The 1960s saw a comedy album phenomenon with the likes of Nichols and May, Smothers Brothers, Jonathan Winters, Dick Gregory, Carl Reiner, Mel Brooks, Tom Lehrer, Bill Cosby, Lenny Bruce, Redd Foxx, Allan Sherman and Vaughn Meader. In the 1970s, comedy albums developed a reputation for being targeted towards college students, being countercultural and not being allowed on TV. Notable artists were among others George Carlin, Cheech and Chong, Richard Pryor, Robert Klein, David Steinberg, Lily Tomlin, National Lampoon and Steve Martin.

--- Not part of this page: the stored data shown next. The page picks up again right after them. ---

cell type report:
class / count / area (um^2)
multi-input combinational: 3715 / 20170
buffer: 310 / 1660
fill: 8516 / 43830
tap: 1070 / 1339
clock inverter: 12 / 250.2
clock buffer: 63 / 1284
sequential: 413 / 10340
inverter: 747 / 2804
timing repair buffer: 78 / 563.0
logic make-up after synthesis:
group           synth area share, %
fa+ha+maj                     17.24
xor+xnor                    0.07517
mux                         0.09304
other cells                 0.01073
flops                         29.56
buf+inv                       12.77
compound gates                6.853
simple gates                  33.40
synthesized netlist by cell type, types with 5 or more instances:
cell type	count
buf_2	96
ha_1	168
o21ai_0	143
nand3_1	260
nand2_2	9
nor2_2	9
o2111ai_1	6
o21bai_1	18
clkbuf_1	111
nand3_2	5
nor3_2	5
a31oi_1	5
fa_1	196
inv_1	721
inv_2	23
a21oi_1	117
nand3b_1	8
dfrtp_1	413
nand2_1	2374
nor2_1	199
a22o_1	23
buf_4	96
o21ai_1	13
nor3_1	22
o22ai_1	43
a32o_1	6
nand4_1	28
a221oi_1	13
==> src/rtl/cws_pkg.sv <==
// Package with register map, field positions and shared types of the waveform shutdown controller.
package cws_pkg;
    // Register byte addresses on the Avalon-MM bus (word aligned).
    localparam logic [3:0] ADDR_CONTROL_0   = 4'h0;
    localparam logic [3:0] ADDR_SHUTDOWN    = 4'h4;
    localparam logic [3:0] ADDR_DEADBAND_R  = 4'h8;
    localparam logic [3:0] ADDR_DEADBAND_F  = 4'hc;
    localparam logic [3:0] ADDR_IRQ_STATUS  = 4'h0;
    localparam logic [3:0] ADDR_IRQ_MASK    = 4'h4;
    localparam logic [0:0] PAGE_CORE        = 1'h0;
    localparam logic [0:0] PAGE_IRQ         = 1'h1;

    // Control register 0 field positions.
    localparam int C0_MODULE_EN  = 7;
    localparam int C0_OE_B       = 6;
    localparam int C0_OE_A       = 5;
    localparam int C0_POL_B      = 4;
    localparam int C0_POL_A      = 3;
    localparam int C0_CLK_SEL    = 0;
    localparam logic [7:0] C0_WMASK = 8'hf9;

    // Shutdown control field positions.
    localparam int SD_ACTIVE     = 7;
    localparam int SD_AUTO_RST   = 6;
    localparam int SD_LVL_B      = 5;
    localparam int SD_LVL_A      = 4;
    localparam int SD_SRC_HI     = 1;
    localparam logic [7:0] SD_WMASK = 8'hf3;

    localparam logic [7:0] RESET_BYTE  = 8'h00;
    localparam int         DB_W        = 6;
    localparam logic [5:0] DB_ZERO     = 6'h00;
    localparam logic [5:0] DB_ONE      = 6'h01;

    // Interrupt event bits.
    localparam int EV_SHUTDOWN = 0;
    localparam int EV_RESTART  = 1;
    localparam int EV_W        = 2;

    typedef enum logic [1:0] {
        CWS_RUN,
        CWS_SHUTDOWN,
        CWS_WAIT_EDGE
    } cws_state_e;

    typedef enum logic [1:0] {
        CWS_PH_LOW,
        CWS_PH_RISE_DB,
        CWS_PH_HIGH,
        CWS_PH_FALL_DB
    } cws_phase_e;

    // Pin group: output level and output enable (low while driving).
    typedef struct packed {
        logic a_out;
        logic a_oe_n;
        logic b_out;
        logic b_oe_n;
    } cws_pins_s;
endpackage
**config.mk**
```make
export PLATFORM = sky130hd
export DESIGN_NAME = psf_flags
export DESIGN_NICKNAME = d
export VERILOG_FILES = /design/src/pkg/psf_pkg.sv /design/src/hdl/psf_flags.sv
export SDC_FILE = /design/constraint.sdc
export NUM_CORES = 1
export LEC_CHECK = 0
export CAP_MARGIN = 5
export CORE_MARGIN = 8
export CORE_UTILIZATION = 55
export DETAILED_ROUTE_END_ITERATION = 6
export DONT_BUFFER_PORTS = 1
export PLACE_DENSITY = 0.79
export SYNTH_ARGS = -nofsm -noshare
export SYNTH_HDL_FRONTEND = slang
export SYNTH_SLANG_ARGS = --single-unit
```
**constraint.sdc**
```tcl
create_clock -name i_core_clk -period 6.88 [get_ports i_core_clk]
set_input_delay 0 -clock i_core_clk [delete_from_list [all_inputs] [get_ports i_core_clk]]
set_output_delay 0 -clock i_core_clk [all_outputs]
set_load 0.03 [all_outputs]
```
$ cat src/verilog/fwp_poll_ctrl.sv
// host controller that polls two flash dies for program/erase status
// How it works
// device pulls ready/busy low while busy
// ready/busy is open drain, valid after command
// toggle one flips each read while busy
// toggle one readable at any address
// all-protected erase toggles about 100 us
// protected sectors skipped during erase
// protected program address toggles about 1 us
// toggle one halts in erase suspend
// toggle one flips during suspend program
// toggle two flips inside erase-selected sectors
// host paces status reads with output strobe
// suspended sector reads fixed status pattern
// other sectors read array data in suspend
// time-limit bit set when limit exceeded
// programming one over zero ends in failure
// host sends reset command after failure
// host reads twice, compares toggle bit
// toggling with time-limit high: recheck, then reset
// host restarts with double read after leaving
// program 300 us, erase 15 s at most
// poll bit complements programmed value while busy
// poll bit zero during erase, one after
// each die reports on its own lane
`timescale 1ns/1ps
module fwp_poll_ctrl #(
    parameter int ADDR_W = 21,
    parameter logic [31:0] PROG_LIMIT = 32'(fwp_pkg::PROG_MAX_CYC),
    parameter logic [31:0] ERASE_LIMIT = 32'(fwp_pkg::ERASE_MAX_CYC)
) (
    input wire logic core_clk_i,
    input wire logic reset_n_i,
    input wire logic [3:0] sw_addr_i,
    input wire logic [31:0] sw_wdata_i,
    input wire logic sw_wr_i,
    input wire logic sw_rd_i,
    output logic [31:0] sw_rdata_o,
    output logic flash_select_n_o,
    output logic flash_output_strobe_n_o,
    output logic flash_write_strobe_n_o,
    output logic [ADDR_W-1:0] flash_addr_o,
    output logic [31:0] flash_data_o,
    output logic flash_data_oe_o,
    input wire logic [31:0] flash_data_i,
    input wire logic ready_busy_n_lower_i,
    input wire logic ready_busy_n_upper_i
);
    typedef struct packed {
        fwp_pkg::fwp_state_t st;
        logic [7:0] cnt;
        logic gap;
        logic first;
        logic [31:0] prev;
        logic [31:0] cur;
        logic [31:0] tmo;
        logic erase;
        logic [1:0] done;
        logic [1:0] fail;
        logic [1:0] recheck;
        logic timeout;
        logic busy;
        logic [31:0] rdata;
        logic sel_n;
        logic oe_n;
        logic we_n;
        logic data_oe;
        logic [31:0] wdata;
        logic [ADDR_W-1:0] addr;
    } fwp_st_t;

    logic [1:0] rst_sync_reg;
    logic rst_n;
    logic [31:0] data_s;
    logic [1:0] rb_s;
    fwp_st_t r_reg;
    fwp_st_t r_next;

    // picks one status bit of one die's byte lane
    function automatic logic lane_bit(input logic [31:0] w, input int die, input int b);
        lane_bit = w[die * fwp_pkg::LANE_STRIDE + b];
    endfunction : lane_bit

    always_ff @(posedge core_clk_i or negedge reset_n_i) begin
        if (!reset_n_i) begin
            rst_sync_reg <= 2'h0;
        end else begin
            rst_sync_reg <= {rst_sync_reg[0], 1'b1};
        end
    end
    assign rst_n = rst_sync_reg[1];

    // data bus sampled through the synchroniser; strobe held long enough to settle
    fwp_sync #(.W(32)) u_data_sync (
        .core_clk_i(core_clk_i),
        .rst_n_i(rst_n),
        .d_i(flash_data_i),
        .q_o(data_s)
    );

    fwp_sync #(.W(2)) u_rb_sync (
        .core_clk_i(core_clk_i),
        .rst_n_i(rst_n),
        .d_i({ready_busy_n_upper_i, ready_busy_n_lower_i}),
        .q_o(rb_s)
    );

    always_comb begin
        logic tg;
        logic [31:0] limit;
        tg = 1'b0;
        limit = r_reg.erase ? ERASE_LIMIT : PROG_LIMIT;
        r_next = r_reg;
        r_next.rdata = 32'h0;

        // software read port, data valid one cycle after the strobe
        if (sw_rd_i) begin
            case (sw_addr_i)
                fwp_pkg::REG_STATUS: begin
                    r_next.rdata[fwp_pkg::ST_BUSY] = r_reg.busy;
                    r_next.rdata[fwp_pkg::ST_DONE +: 2] = r_reg.done;
                    r_next.rdata[fwp_pkg::ST_FAIL +: 2] = r_reg.fail;
                    r_next.rdata[fwp_pkg::ST_TIMEOUT] = r_reg.timeout;
                    r_next.rdata[fwp_pkg::ST_RDY +: 2] = rb_s;
                end
                fwp_pkg::REG_ADDR: r_next.rdata[ADDR_W-1:0] = r_reg.addr;
                fwp_pkg::REG_LAST: r_next.rdata = r_reg.cur;
                default: r_next.rdata = 32'h0;
            endcase
        end

        case (r_reg.st)
            fwp_pkg::ST_IDLE: begin
                if (sw_wr_i && sw_addr_i == fwp_pkg::REG_ADDR) begin
                    r_next.addr = sw_wdata_i[ADDR_W-1:0];
                end
                if (sw_wr_i && sw_addr_i == fwp_pkg::REG_CTRL) begin
                    if (sw_wdata_i[fwp_pkg::CTRL_START]) begin
                        // every start begins with a fresh read pair
                        r_next.st = fwp_pkg::ST_READ;
                        r_next.first = 1'b1;
                        r_next.erase = sw_wdata_i[fwp_pkg::CTRL_ERASE];
                        r_next.done = 2'h0;
                        r_next.fail = 2'h0;
                        r_next.recheck = 2'h0;
                        r_next.timeout = 1'b0;
                        r_next.tmo = 32'h0;
                        r_next.busy = 1'b1;
                        r_next.cnt = 8'h0;
                        r_next.gap = 1'b0;
                        r_next.sel_n = 1'b0;
                        r_next.oe_n = 1'b0;
                    end else if (sw_wdata_i[fwp_pkg::CTRL_RESET]) begin
                        r_next.st = fwp_pkg::ST_WRITE;
                        r_next.busy = 1'b1;
                        r_next.cnt = 8'h0;
                        r_next.gap = 1'b0;
                        r_next.sel_n = 1'b0;
                        r_next.we_n = 1'b0;
                        r_next.data_oe = 1'b1;
                    end
                end
            end
            fwp_pkg::ST_READ: begin
                r_next.tmo = r_reg.tmo + 32'h1;
                r_next.cnt = r_reg.cnt + 8'h1;
                if (!r_reg.gap && r_reg.cnt == 8'(fwp_pkg::RD_HOLD_CYC - 1)) begin
                    // each output strobe is one read cycle to the flash
                    r_next.cur = data_s;
                    r_next.oe_n = 1'b1;
                    r_next.gap = 1'b1;
                    r_next.cnt = 8'h0;
                end else if (r_reg.gap && r_reg.cnt == 8'(fwp_pkg::GAP_CYC - 1)) begin
                    r_next.cnt = 8'h0;
                    r_next.gap = 1'b0;
                    if (r_reg.first) begin
                        r_next.first = 1'b0;
                        r_next.prev = r_reg.cur;
                        r_next.oe_n = 1'b0;
                    end else begin
                        r_next.st = fwp_pkg::ST_EVAL;
                    end
                end
                if (sw_wr_i && sw_addr_i == fwp_pkg::REG_CTRL
                        && sw_wdata_i[fwp_pkg::CTRL_ABORT]) begin
                    // leaving mid-poll loses the pair; a later start rereads twice
                    r_next.st = fwp_pkg::ST_IDLE;
                    r_next.busy = 1'b0;
                    r_next.oe_n = 1'b1;
                    r_next.sel_n = 1'b1;
                end else if (r_reg.tmo >= limit) begin
                    r_next.st = fwp_pkg::ST_IDLE;
                    r_next.timeout = 1'b1;
                    r_next.busy = 1'b0;
                    r_next.oe_n = 1'b1;
                    r_next.sel_n = 1'b1;
                end
            end
            fwp_pkg::ST_EVAL: begin
                for (int d = 0; d < fwp_pkg::DIES; d++) begin
                    tg = lane_bit(r_reg.cur, d, fwp_pkg::TOG1_BIT)
                        ^ lane_bit(r_reg.prev, d, fwp_pkg::TOG1_BIT);
                    if (!r_reg.done[d] && !r_reg.fail[d]) begin
                        if (!tg) begin
                            r_next.done[d] = 1'b1;
                        end else if (r_reg.recheck[d]) begin
                            r_next.fail[d] = 1'b1;
                        end else if (lane_bit(r_reg.cur, d, fwp_pkg::TL_BIT)) begin
                            r_next.recheck[d] = 1'b1;
                        end
                    end
                end
                if (&(r_next.done | r_next.fail)) begin
                    r_next.oe_n = 1'b1;
                    r_next.cnt = 8'h0;
                    if (|r_next.fail) begin
                        // a failed die stays in status output until reset
                        r_next.st = fwp_pkg::ST_WRITE;
                        r_next.we_n = 1'b0;
                        r_next.data_oe = 1'b1;
                        r_next.gap = 1'b0;
                    end else begin
                        r_next.st = fwp_pkg::ST_IDLE;
                        r_next.busy = 1'b0;
                        r_next.sel_n = 1'b1;
                    end
                end else begin
                    // one more read, compared with the last one
                    r_next.st = fwp_pkg::ST_READ;
                    r_next.prev = r_reg.cur;
                    r_next.oe_n = 1'b0;
                    r_next.cnt = 8'h0;
                    r_next.gap = 1'b0;
                end
            end
            fwp_pkg::ST_WRITE: begin
                r_next.cnt = r_reg.cnt + 8'h1;
                if (!r_reg.gap && r_reg.cnt == 8'(fwp_pkg::WP_CYC - 1)) begin
                    r_next.we_n = 1'b1;
                    r_next.gap = 1'b1;
                    r_next.cnt = 8'h0;
                end else if (r_reg.gap && r_reg.cnt == 8'(fwp_pkg::WPH_CYC - 1)) begin
                    r_next.st = fwp_pkg::ST_IDLE;
                    r_next.gap = 1'b0;
                    r_next.cnt = 8'h0;
                    r_next.data_oe = 1'b0;
                    r_next.sel_n = 1'b1;
                    r_next.busy = 1'b0;
                end
            end
            default: r_next.st = fwp_pkg::ST_IDLE;
        endcase
        // command word set with the strobe edge, so the first low cycle already carries it
        r_next.wdata = r_next.data_oe ? {8'h00, fwp_pkg::RESET_CMD, 8'h00, fwp_pkg::RESET_CMD}
            : 32'h0;
    end

    always_ff @(posedge core_clk_i or negedge rst_n) begin
        if (!rst_n) begin
            r_reg <= '{st: fwp_pkg::ST_IDLE, sel_n: 1'b1, oe_n: 1'b1, we_n: 1'b1, default: '0};
        end else begin
            r_reg <= r_next;
        end
    end

    assign sw_rdata_o = r_reg.rdata;
    assign flash_select_n_o = r_reg.sel_n;
    assign flash_output_strobe_n_o = r_reg.oe_n;
    assign flash_write_strobe_n_o = r_reg.we_n;
    assign flash_addr_o = r_reg.addr;
    assign flash_data_o = r_reg.wdata;
    assign flash_data_oe_o = r_reg.data_oe;
endmodule : fwp_poll_ctrl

The Firesign Theatre, an improvisational surreal radio comedy troupe formed on Los Angeles KPFK FM on November 6, 1966, released in January 1968 a tightly-scripted comedy album Waiting for the Electrician or Someone Like Him on Columbia Records. Side 1 consists of a trilogy of extended audio plays: "Temporarily Humboldt County" (9:14), which satirizes the Europeans' displacement of the indigenous peoples of the Americas; "W.C. Fields Forever" (7:39), which satirizes the 1960s hippie culture, and "Le Trente-Huit Cunegonde (Returned For Regrooving)" (7:19) which imagined a projected future in which the roles of the hippie counterculture and the Establishment culture have reversed roles. Side 2 (17:48) is the title track, a stream-of-consciousness play about an American tourist to an Eastern Bloc country, who ends up in prison and is rescued by the CIA. The Firesign Theatre produced fifteen albums designed for FM air play under two five-year recording contracts, and spawned an underground comedy cult. They won the Hugo Award for Best Dramatic Presentation by the World Science Fiction Society for two of their albums in 1971 and 1972. They continued recording on other labels as late as 2011, and three of their albums received nominations for Best Comedy Album Grammy in 1984, 1988, and 2001.

===Party records===
Party records were a genre of blue comedy albums in the 1950s, 60s, and 70s that were notable for their raunchy adult content and often featured African American comedians. Due to obscenity laws, party records were typically not displayed on record store shelves but were kept under the counter, sold by request, and promoted by word of mouth. Laff Records was a notable producer of party records. Comedians who became known due to party records include Richard Pryor, Redd Foxx, Lawanda Page, Moms Mabley, Rudy Ray Moore, Tina Dixon, Belle Barth, Skillet & Leroy, and Richard & Willie.